How this skill works

The skill inspects game systems and recommends architecture patterns and refactors based on common problems: tight coupling, duplicated logic, and performance hotspots. It explains how to apply state machines for behavioral logic, object pools for high-frequency allocations, observer/event systems for decoupled messaging, and command patterns for undo/replay and networking.
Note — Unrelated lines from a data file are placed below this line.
**src/rtl/core/mandel_pkg.sv**
```systemverilog
// Shared types and constants for the Mandelbrot escape-time pixel block.
// Holds field widths, reset values, register indexes and state encodings.
// Depends on nothing; compile it first.
package mandel_pkg;

  // Fixed widths of the item fields and the configuration port.
  localparam int COORD_W    = 16;
  localparam int CNT_W      = 10;
  localparam int CFG_DATA_W = 16;
  localparam int CFG_IDX_W  = 2;

  // Default fixed-point fraction bits and front-to-back queue depth.
  localparam int FRAC_BITS_DEF   = 28;
  localparam int QUEUE_DEPTH_DEF = 2;

  // Multiplier operand slice taken from the second factor per cycle.
  localparam int MUL_DIGIT = 17;

  // Register reset values.
  localparam logic [15:0] IMG_W_RST    = 16'd1024;
  localparam logic [15:0] IMG_H_RST    = 16'd768;
  localparam logic [9:0]  ITER_LIM_RST = 10'd150;

  // Register indexes on the configuration port.
  typedef enum logic [CFG_IDX_W-1:0] {
    CFG_IMAGE_WIDTH  = 2'd0,
    CFG_IMAGE_HEIGHT = 2'd1,
    CFG_ITER_LIMIT   = 2'd2
  } cfg_idx_e;

  // Configuration as seen by the front and back parts.
  typedef struct packed {
    logic [15:0] image_width;
    logic [15:0] image_height;
    logic [9:0]  iteration_limit;
  } cfg_t;

  // Front part: coordinate mapping with a bit-serial divider.
  typedef enum logic [1:0] {
    FE_IDLE,
    FE_DIV,
    FE_PUSH
  } front_state_e;

  // Back part: iteration of z = z*z + c.
  typedef enum logic [1:0] {
    BE_IDLE,
    BE_MUL,
    BE_UPD,
    BE_DONE
  } back_state_e;

endpackage

```
**src/rtl/core/mandel_if.sv**
```systemverilog
// Valid/ready channel interfaces for pixel items and result items.
// Depends on mandel_pkg for the field widths.
interface mandel_pix_if;
  import mandel_pkg::*;

  logic               valid;
  logic               ready;
  logic [COORD_W-1:0] pixel_x;
  logic [COORD_W-1:0] pixel_y;

  modport source (output valid, output pixel_x, output pixel_y, input ready);
  modport sink (input valid, input pixel_x, input pixel_y, output ready);
endinterface


```
**src/rtl/core/mandel_front.sv**
```systemverilog
// Front part: accepts a pixel item and maps it to the complex point c.
// Both axes run a restoring divider in parallel, one quotient bit per cycle.
// Depends on mandel_pkg and mandel_if.
module mandel_front #(
  parameter int FRAC_BITS = mandel_pkg::FRAC_BITS_DEF
) (
  input  logic                      clk_i,
  input  logic                      rst_ni,
  input  mandel_pkg::cfg_t          cfg_i,
  mandel_pix_if.sink                pix_i,
  output logic                      pt_valid_o,
  input  logic                      pt_ready_i,
  output logic signed [FRAC_BITS+4:0] c_re_o,
  output logic signed [FRAC_BITS+4:0] c_im_o
);
  import mandel_pkg::*;

  localparam int Z_W   = FRAC_BITS + 5;
  localparam int Q_W   = FRAC_BITS + 2;
  localparam int M_W   = FRAC_BITS + 3;
  localparam int STEPS = FRAC_BITS + 2;
  localparam int S_W   = $clog2(STEPS);
  localparam logic [M_W-1:0] SAT_MAG = {3'b100, {FRAC_BITS{1'b0}}};

  front_state_e state_q, state_d;
  logic [S_W-1:0] step_q;

  // Per-axis divider state: lane 0 is x, lane 1 is y.
  logic [15:0]    rem_q  [2];
  logic [Q_W-1:0] quo_q  [2];
  logic           nlsb_q [2];
  logic           neg_q  [2];
  logic           zero_q [2];
  logic           sat_q  [2];

  logic [15:0]    pos     [2];
  logic [15:0]    ctr     [2];
  logic [17:0]    diff    [2];
  logic [17:0]    absd    [2];
  logic [16:0]    mag_in  [2];
  logic           bit_in  [2];
  logic [16:0]    trial   [2];
  logic           ge      [2];
  logic [16:0]    rem_nx  [2];
  logic [M_W-1:0] mag_out [2];
  logic [Z_W-1:0] ext     [2];
  logic [Z_W-1:0] cval    [2];

  // Offset from the center, its magnitude, and one divider step per lane.
  always_comb begin
    pos[0] = pix_i.pixel_x;
    pos[1] = pix_i.pixel_y;
    ctr[0] = cfg_i.image_width;
    ctr[1] = cfg_i.image_height;
    for (int l = 0; l < 2; l++) begin
      diff[l]   = {1'b0, pos[l], 1'b0} - {2'b00, ctr[l]};
      absd[l]   = diff[l][17] ? (18'd0 - diff[l]) : diff[l];
      mag_in[l] = absd[l][16:0];
      bit_in[l] = (step_q == '0) ? nlsb_q[l] : 1'b0;
      trial[l]  = {rem_q[l], bit_in[l]};
      ge[l]     = trial[l] >= {1'b0, cfg_i.image_width};
      rem_nx[l] = ge[l] ? (trial[l] - {1'b0, cfg_i.image_width}) : trial[l];
      // Zero offset maps to zero; a far offset saturates to four.
      mag_out[l] = zero_q[l] ? '0 : (sat_q[l] ? SAT_MAG : {1'b0, quo_q[l]});
      ext[l]     = Z_W'(mag_out[l]);
      cval[l]    = neg_q[l] ? (Z_W'(0) - ext[l]) : ext[l];
    end
  end

  assign c_re_o = cval[0];
  assign c_im_o = cval[1];

  // State register.
  always_ff @(posedge clk_i or negedge rst_ni) begin
    if (!rst_ni) begin
      state_q <= FE_IDLE;
      step_q  <= '0;
    end else begin
      state_q <= state_d;
      if (state_q == FE_DIV) begin
        step_q <= step_q + 1'b1;
      end else begin
        step_q <= '0;
      end
    end
  end

  // Next state and handshake outputs.
  always_comb begin
    state_d     = state_q;
    pix_i.ready = 1'b0;
    pt_valid_o  = 1'b0;
    case (state_q)
      FE_IDLE: begin
        pix_i.ready = 1'b1;
        if (pix_i.valid) begin
          state_d = FE_DIV;
        end
      end
      FE_DIV: begin
        if (step_q == S_W'(STEPS - 1)) begin
          state_d = FE_PUSH;
        end
      end
      FE_PUSH: begin
        pt_valid_o = 1'b1;
        if (pt_ready_i) begin
          state_d = FE_IDLE;
        end
      end
      default: state_d = FE_IDLE;
    endcase
  end

  // Divider datapath: load on accept, shift in one quotient bit per step.
  always_ff @(posedge clk_i) begin
    for (int l = 0; l < 2; l++) begin
      if (state_q == FE_IDLE && pix_i.valid) begin
        rem_q[l]  <= mag_in[l][16:1];
        nlsb_q[l] <= mag_in[l][0];
        neg_q[l]  <= diff[l][17];
        zero_q[l] <= (mag_in[l] == '0);
        sat_q[l]  <= (mag_in[l] >= {cfg_i.image_width, 1'b0});
      end else if (state_q == FE_DIV) begin
        rem_q[l] <= rem_nx[l][15:0];
        quo_q[l] <= {quo_q[l][Q_W-2:0], ge[l]};
      end
    end
  end

endmodule

```
**src/flat_wrapper.sv**
```systemverilog
// flat-port wrapper written by rule: the top's interface ports become plain ports
module mandel_front_flat import mandel_pkg::*;
#(
  parameter int FRAC_BITS = mandel_pkg::FRAC_BITS_DEF
)
  (clk_i, rst_ni, cfg_i, pt_valid_o, pt_ready_i, c_re_o, c_im_o, pix_i_valid, pix_i_pixel_x, pix_i_pixel_y, pix_i_ready);
  mandel_pix_if pix_i_i ();
  input  logic clk_i;
  input  logic rst_ni;
  input  mandel_pkg::cfg_t cfg_i;
  output logic pt_valid_o;
  input  logic pt_ready_i;
  output logic signed [FRAC_BITS+4:0] c_re_o;
  output logic signed [FRAC_BITS+4:0] c_im_o;
  input wire logic [$bits(pix_i_i.valid)-1:0] pix_i_valid;
  input wire logic [$bits(pix_i_i.pixel_x)-1:0] pix_i_pixel_x;
  input wire logic [$bits(pix_i_i.pixel_y)-1:0] pix_i_pixel_y;
  output wire logic [$bits(pix_i_i.ready)-1:0] pix_i_ready;
  assign pix_i_i.valid = pix_i_valid;
  assign pix_i_i.pixel_x = pix_i_pixel_x;
  assign pix_i_i.pixel_y = pix_i_pixel_y;
  assign pix_i_ready = pix_i_i.ready;
  mandel_front #(.FRAC_BITS(FRAC_BITS)) u_core (.clk_i(clk_i), .rst_ni(rst_ni), .cfg_i(cfg_i), .pix_i(pix_i_i), .pt_valid_o(pt_valid_o), .pt_ready_i(pt_ready_i), .c_re_o(c_re_o), .c_im_o(c_im_o));
endmodule
```
**config.mk**
```make
export PLATFORM = sky130hd
export DESIGN_NAME = mandel_front_flat
export DESIGN_NICKNAME = d
export VERILOG_FILES = /design/src/rtl/core/mandel_pkg.sv /design/src/rtl/core/mandel_if.sv /design/src/rtl/core/mandel_front.sv /design/src/flat_wrapper.sv
export SDC_FILE = /design/constraint.sdc
export NUM_CORES = 1
export LEC_CHECK = 0
export BUFFER_PORTS_ARGS = -buffer_cell sky130_fd_sc_hd__clkbuf_2
export CAP_MARGIN = 20
export CORE_UTILIZATION = 40
export DETAILED_ROUTE_END_ITERATION = 10
export GPL_TIMING_DRIVEN = 0
export PLACE_DENSITY = 0.62
export SKIP_CTS_REPAIR_TIMING = 1
export SLEW_MARGIN = 40
export SYNTH_ARGS = -nofsm -noshare
export SYNTH_HDL_FRONTEND = slang
export SYNTH_SLANG_ARGS = --single-unit
export TNS_END_PERCENT = 20
```
**constraint.sdc**
```tcl
create_clock -name clk_i -period 5.13 [get_ports clk_i]
set_input_delay 0.2565 -clock clk_i [delete_from_list [all_inputs] [get_ports clk_i]]
set_output_delay 0.2565 -clock clk_i [all_outputs]
set_load 0.02 [all_outputs]
```
==> flow_summary.ini, run 1 <==
[status]
outcome = complete, no violations

[floorplan]
die_w_um = 163
dieArea_sq_um = 26500
core-area_sq_um = 25300
placement_rows = 58
start_util = 0.410
io_pins = 146
fp.dieH_um = 163

[cells_and_area]
diodes = 0
stdcell_count = 1685
fillers = 2513
nets = 1532
syn2layout_area_growth_pct = 14.3
drive_gt1_frac = 0.144

[yosys]
syn_area_sq_um = 10300
synth.top_cell.area_share = 0.290
synth_largest_area_cell = edfxtp_1
syn_nets = 1383
synth_seq_cells = 107
syn-instance-count = 1201
yosys-top-cells-area = edfxtp_1 29%, ha_1 12%, xor2_1 5.8%
async_flop_share = 0.0654
avgSynthCellArea_sq_um = 8.61
synth_edf_count = 100
ys.flop_type = edfxtp_1
yosysSeqAreaShare = 0.307
ys_warn_count = 0
synth_most_common_cell = nor2_1
synth_common_cells = 136 x nor2_1, 100 x a21oi_1, 100 x edfxtp_1, 100 x ha_1, 95 x nand2_1
ys_types = 79

[drt]
routed_via_density = 5.49
drt_pass1_iterations = 5
ant_nets = 0
wl_mm = 26.4
drt_iter0_markers = 533
drc = 0
dr_total_vias = 9246
wl_per_cell_um = 15.7

[grt]
overflow = 0
grt_pass1_wl_mm = 42.6
grt.total_usage = 0.200
grt-busiest-layer = met2
use_met3 = 0.0257
grt_use_met2 = 0.335
antenna_found_initial = 0
use_met1 = 0.273
grt_pass1_vias = 8522
grt_start_max_net_pins = 41

[worst_setup_path]
path_delay_family = compound AO/OA/AOI/OAI gates
path_buf_inv = 5
crit_chain = clkbuf_2 > inv_1 > ha_1 > nor2b_1 > o31ai_1 > a21oi_2 > o31a_4 > o21a_4 > inv_1 > buf_2 > nand2_1 > xnor2_1 > ha_1 > inv_1 > o21ai_0 > a21o_1 > a21o_1 > a21o_1 > a21oi_1 > nor2b_1 > o211ai_1 > a21oi_1 > a2111oi_0 > o21ai_0
crit_type = in2reg
r2r_cells = 17
cp_slowest_stage_delay_ps = 500
arrival_ps = 4600
crit_slowest_cell = a2111oi_0
cp_max_fo = 10
start_kind = primary input
crit_path_end_kind = register
crit_cells = 24
worstPathRequired_ps = 5210

[power]
p_per_area_nw_per_um2 = 518
switchingPower_w = 0.00278
seqPwrFrac = 0.331
p_leak_nw = 5.03
combPwrFrac = 0.545
ir_drop_mv = 0.249
swShare = 0.454
intPower_w = 0.00334
clkPwrFrac = 0.124

[clock_network]
clock_sink_count = 107
ctsRootBufferMaster = clkbuf_16
clockBufferDepth = 2
clock_latency_ps = 360
cts_buffers = 9
cts.clk_slew.worst_paths_ps = 70
htreeDepth = 3
cts_tree = yes

[worst_hold_path]
holdPathStages = 3
worstHoldPathType = in2reg

[placed_design]
io_buffer_count = 135
dp.final_hpwl_mm = 20.7
gp_congestion = 0.856
post-place-cells = 1667

[timing]
maxSlewViolCount = 0
min_period_ps = 4510
setup-tns-final_ps = 0
fmax_ghz = 0.222
relSlewSlack = 0.508
hold_violations = 0
worst_slew_pin_slew_ps = 731
setup_viol = 0
rsz0062_at_grt = false
fin_crit_sh = 0.880
finClkSkew_ps = 9.18

[run]
max_cap_viol_count = 0
worst paths after layout:
path	start	to	slack, ps
max in group asynchronous	rst_ni	u_core.step_q[1]	4690
hold reg to reg	u_core.quo_q[0][1]	u_core.quo_q[0][2]	510
setup / recovery	cfg_i[11]	u_core.sat_q[0][1]	620
hold / removal	pt_ready_i	u_core.state_q[1]	160
setup reg to reg	u_core.step_q[0]	u_core.rem_q[1][1]	810
min in group asynchronous	rst_ni	u_core.state_q[0]	270
power groups by stage:
stage / combinational, W / clock [W] / sequential (W)
after floorplan: 0.00255 / 0 / 0.00190
after CTS: 0.00334 / 0.000784 / 0.00202
final: 0.00334 / 0.000757 / 0.00203
after detailed placement: 0.00332 / 0 / 0.00204
after global placement: 0.00325 / 0 / 0.00204
after global routing: 0.00374 / 0.000814 / 0.00210
kinds of logic (layout without fill, tap and decap cells):
| kind of cell | Yosys count | count (layout) | synth area share |
|---|---|---|---|
| AOI/OAI and AO/OA | 343 | 343 | 0.220 |
| and+or+nand+nor | 413 | 413 | 0.196 |
| muxes | 8 | 8 | 0.00774 |
| xor gates and xnor gates | 114 | 114 | 0.0965 |
| buffers and inverters | 112 | 266 | 0.0434 |
| adders and majority gates | 104 | 104 | 0.129 |
| DFF | 107 | 107 | 0.307 |
state kept, by name, indices dropped and copies added (netlist names):
register	cells
u_core.sat_q	2
u_core.zero_q	2
u_core.step_q	5
u_core.quo_q	60
u_core.nlsb_q	2
u_core.rem_q	32
u_core.state_q	2
u_core.neg_q	2
through the flow:
step	total power [W]	utilization	cell area [sq um]	setup WS [ps]	hold slack (ps)
finish	0.00613	0.468	11800	617	158
global route	0.00665	0.468	11800	165	166
CTS	0.00615	0.467	11800	579	-286
detailed placement	0.00535	0.454	11500	247	104
global placement	0.00529	0.453	11400	242	105
floorplan	0.00445	-	10300	1040	-39.1
worst register-to-register path, delay by kind of cell (launching register included):
| kind | cells | cell delay (ps) |
|---|---|---|
| AOI/OAI and AO/OA | 8 | 1780 |
| buffers and inverters | 3 | 890 |
| and+or+nand+nor | 4 | 610 |
| DFF | 1 | 410 |
| adders and majority gates | 2 | 380 |
cell type report:
class                           instances  area, sq um  area share
Clock buffer                            9          225      0.0190
Clock inverter                          7          103     0.00868
Inverter                               72          270      0.0229
Buffer                                 40          183      0.0155
Tap cell                              330          413      0.0349
Multi-Input combinational cell        982         6740       0.570
Timing Repair Buffer                  138          711      0.0601
Sequential cell                       107         3180       0.269
per-layer routing:
layer  part of all wire  wire (um)  vias up
li1                   -          -     4701
met1               0.47      12500     4319
met2               0.47      12400      200
met3              0.041       1080       26
met4              0.014        372        0
met5                  0          0        -
cell usage in the layout (no fill, tap or decap), types with 19 or more instances in the layout:
cell type / count
clkbuf_2: 137
nor2_1: 136
a21oi_1: 100
ha_1: 100
edfxtp_1: 100
nand2_1: 94
inv_1: 70
xor2_1: 68
o21ai_0: 65
xnor2_1: 46
nor3_1: 32
clkbuf_1: 28
o21a_1: 23
a21o_1: 22
nand2b_1: 20
nor2b_1: 19
No activity file was read; power rests on OpenSTA's default activity.
==> run 2: changes to the inputs <==
--- a/config.mk
+++ b/config.mk
@@ -7,10 +7,10 @@
 export LEC_CHECK = 0
 export BUFFER_PORTS_ARGS = -buffer_cell sky130_fd_sc_hd__clkbuf_2
 export CAP_MARGIN = 20
-export CORE_UTILIZATION = 40
+export CORE_UTILIZATION = 59
 export DETAILED_ROUTE_END_ITERATION = 10
 export GPL_TIMING_DRIVEN = 0
-export PLACE_DENSITY = 0.62
+export PLACE_DENSITY = 0.85
 export SKIP_CTS_REPAIR_TIMING = 1
 export SLEW_MARGIN = 40
 export SYNTH_ARGS = -nofsm -noshare
==> run 2 against run 1 <==
- final cell count decreased by 6.3%
- cell area shrank 1.0%
- sequential share of layout area grew 0.28 points
- first-iteration DRC count rose by 58%
- die area fell by 32%
- largest cell class unchanged
- the flow now finishes with violations (design-rule violations)
- maximum frequency down 2.0%
- sequential cell count unchanged
==> flow_summary.ini, run 2 (synthesis gave the netlist of run 1 again) <==
[timing]
setup_ws_ps = 523
relSlewSlack = 0.473
fin_crit_sh = 0.898
fmax_ghz = 0.217
rsz0062_at_grt = false
worst_slew_pin_slew_ps = 791
setup_viol = 0
whs_ps = 147
hold_violations = 0
setup-tns-final_ps = 0
maxSlewViolCount = 0
finClkSkew_ps = 8.20
min_period_ps = 4610

[cells_and_area]
utilization = 0.679
syn2layout_area_growth_pct = 13.1
diodes = 0
largest_reg_flops = 60
fillers = 1436
top_register = u_core.quo_q
nets = 1531
drive_gt1_frac = 0.143
top_regs = u_core.quo_q: 60 flops, u_core.rem_q: 32 flops, u_core.step_q: 5 flops
layout_common_cells = 136 x nor2_1, 136 x clkbuf_2, 100 x a21oi_1, 100 x ha_1, 100 x edfxtp_1

[worst_setup_path]
worstPathRequired_ps = 5220
crit_chain = clkbuf_2 > inv_1 > ha_1 > nor2b_1 > o31ai_1 > a21oi_2 > o31a_4 > o21a_4 > inv_1 > buf_2 > nand2_1 > xnor2_1 > ha_1 > inv_1 > o21ai_0 > a21o_1 > a21o_1 > a21o_1 > a21oi_1 > nor2b_1 > o211ai_1 > a21oi_1 > a2111oi_0 > o21ai_0
crit_type = in2reg
crit_path_end_kind = register
start_kind = primary input
arrival_ps = 4690
crit_slowest_cell = a2111oi_0
cp_slowest_stage_delay_ps = 570
cp_max_fo = 10
r2r_slack_ps = 780

[floorplan]
start_util = 0.600
fp.dieH_um = 134
die_w_um = 134
dieArea_sq_um = 18100
core-area_sq_um = 17200
io_pins = 146
placement_rows = 48

[drt]
drt_pass1_iterations = 10
dr_total_vias = 9677
wl_per_cell_um = 16.4
ant_nets = 0
routed_via_density = 6.13
drc = 1
drt_iter0_markers = 843
wl_mm = 25.9

[grt]
overflow = 0
grt.total_usage = 0.289
grt_pass1_vias = 8823
antenna_found_initial = 0
grt_start_max_net_pins = 44
grt_pass1_wl_mm = 42.1

[power]
p_leak_nw = 5.03
ir_drop_mv = 0.356
p_per_area_nw_per_um2 = 533
total_power_w = 0.00624

[placed_design]
gp_congestion = 0.923
place_ws_ps = 293
io_buffer_count = 135
dp.final_hpwl_mm = 19.7

[clock_network]
cts_buffers = 9
htreeDepth = 3
clock_sink_count = 107
cts.clk_slew.worst_paths_ps = 80
clockBufferDepth = 2
ctsRootBufferMaster = clkbuf_16
clock_latency_ps = 360
cts_tree = yes

[status]
violations = design-rule violations
outcome = finished with violations

[worst_hold_path]
worstHoldPathType = in2reg

[run]
max_cap_viol_count = 0
## run 2: path summary, 6_finish.rpt
kind / start / endpoint / depth (start not counted)
max in group asynchronous: rst_ni / u_core.step_q[2] / 2
min reg2reg: u_core.quo_q[0][25] / u_core.quo_q[0][26] / 0
max: cfg_i[11] / u_core.sat_q[0][1] / 24
max reg2reg: u_core.step_q[0] / u_core.rem_q[1][14] / 17
min in group asynchronous: rst_ni / u_core.state_q[1] / 2
min: pt_ready_i / u_core.state_q[1] / 3
## run 2: area by class of cell
cell class | instances | area [sq um] | share of cell area
tap | 225 | 282 | 0.0241
clock buffer | 9 | 225 | 0.0192
buffer | 40 | 183 | 0.0156
timing repair buffer | 137 | 706 | 0.0603
multi-input combinational | 982 | 6740 | 0.576
sequential | 107 | 3180 | 0.272
clock inverter | 7 | 119 | 0.0102
inverter | 72 | 270 | 0.0231
## run 2: worst max-delay path, delay by kind of cell
family                   cells  cell delay (ps)
XOR/XNOR                     1              210
buffers and inverters        5              500
AO/OA/AOI/OAI               13             2850
AND/OR/NAND/NOR              3              320
adder cells (fa/ha/maj)      2              550
## run 2: report_power, final
part           switching [W]  leakage (nW)  internal, W
logic                0.00205          3.76      0.00135
clock network       0.000361         0.167     0.000442
registers           0.000432          1.10      0.00160
total                0.00285          5.03      0.00339
## run 2: routing by layer
layer / vias up / wire length, um / track usage
met5: - / 0 / 0
met4: 0 / 590 / 0.0980
met3: 47 / 1610 / 0.0389
met2: 379 / 12400 / 0.484
met1: 4549 / 11300 / 0.384
li1: 4702 / - / -
## run 2: per-stage QoR
stage	area, sq um	std cells
floorplan	10300	1201
global placement	11300	1561
detailed placement	11300	1562
CTS	11700	1578
global route	11700	1579
finish	11700	1579
==> run 3: changes to the inputs <==
==> constraint.sdc (replaced) <==
create_clock -name clk_i -period 5.13 [get_ports clk_i]
set_input_delay 0.7695 -clock clk_i [delete_from_list [all_inputs] [get_ports clk_i]]
set_output_delay 0.7695 -clock clk_i [all_outputs]
set_load 0.02 [all_outputs]
==> run 3 against run 2 <==
- the flow still finishes with violations (design-rule violations)
- combinational power about the same
- clock power decreased by 0.6%
- clock skew decreased by 0.96 ps
- worst setup slack got worse by 250 ps
- total power increased by 0.10%
- register-to-register slack about the same
- final cell count about the same
- maximum frequency decreased by 5.1%
- wire length increased by 0.27%
- utilization about the same
- highest routed layer unchanged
It also maps components, systems, and managers to a clear game/engine layer separation and offers troubleshooting steps for common anti-patterns.

When to use it

  • Designing new gameplay systems or reworking existing ones
  • Optimizing performance for high-frequency objects (bullets, particles)
  • Improving testability and enabling unit tests for game logic
  • Reducing coupling between UI, gameplay, and engine code
  • Implementing undo, input recording, or deterministic networking

Best practices

  • Favor loose coupling: use events and interfaces instead of direct references
  • Separate pure logic from engine-specific classes to enable unit testing
  • Use data-driven design to tune gameplay without recompiling
  • Follow single-responsibility per class to keep systems focused and maintainable
  • Preallocate resources (object pools) for high churn objects to avoid runtime allocations

Example use cases

  • Implement a state machine for player and enemy AI to simplify transitions and debugging
  • Introduce an object pool for projectiles and particle effects to eliminate spikes in GC and allocation time
  • Replace direct UI updates with an event system so multiple listeners update independently
  • Build a command queue for input replay, undo features, or deterministic networked inputs
  • Refactor a monolithic GameManager into discrete managers and systems for combat, inventory, and quests

FAQ

How do I choose between events and direct calls?

Use events when multiple systems should react independently or to decouple sender and receiver; use direct calls for simple, tightly coupled interactions where performance and determinism matter.

When should I use object pooling?

Pool when objects are frequently created/destroyed (bullets, particles, enemies) or when allocations cause frame hitches; otherwise use normal instantiation for rare objects.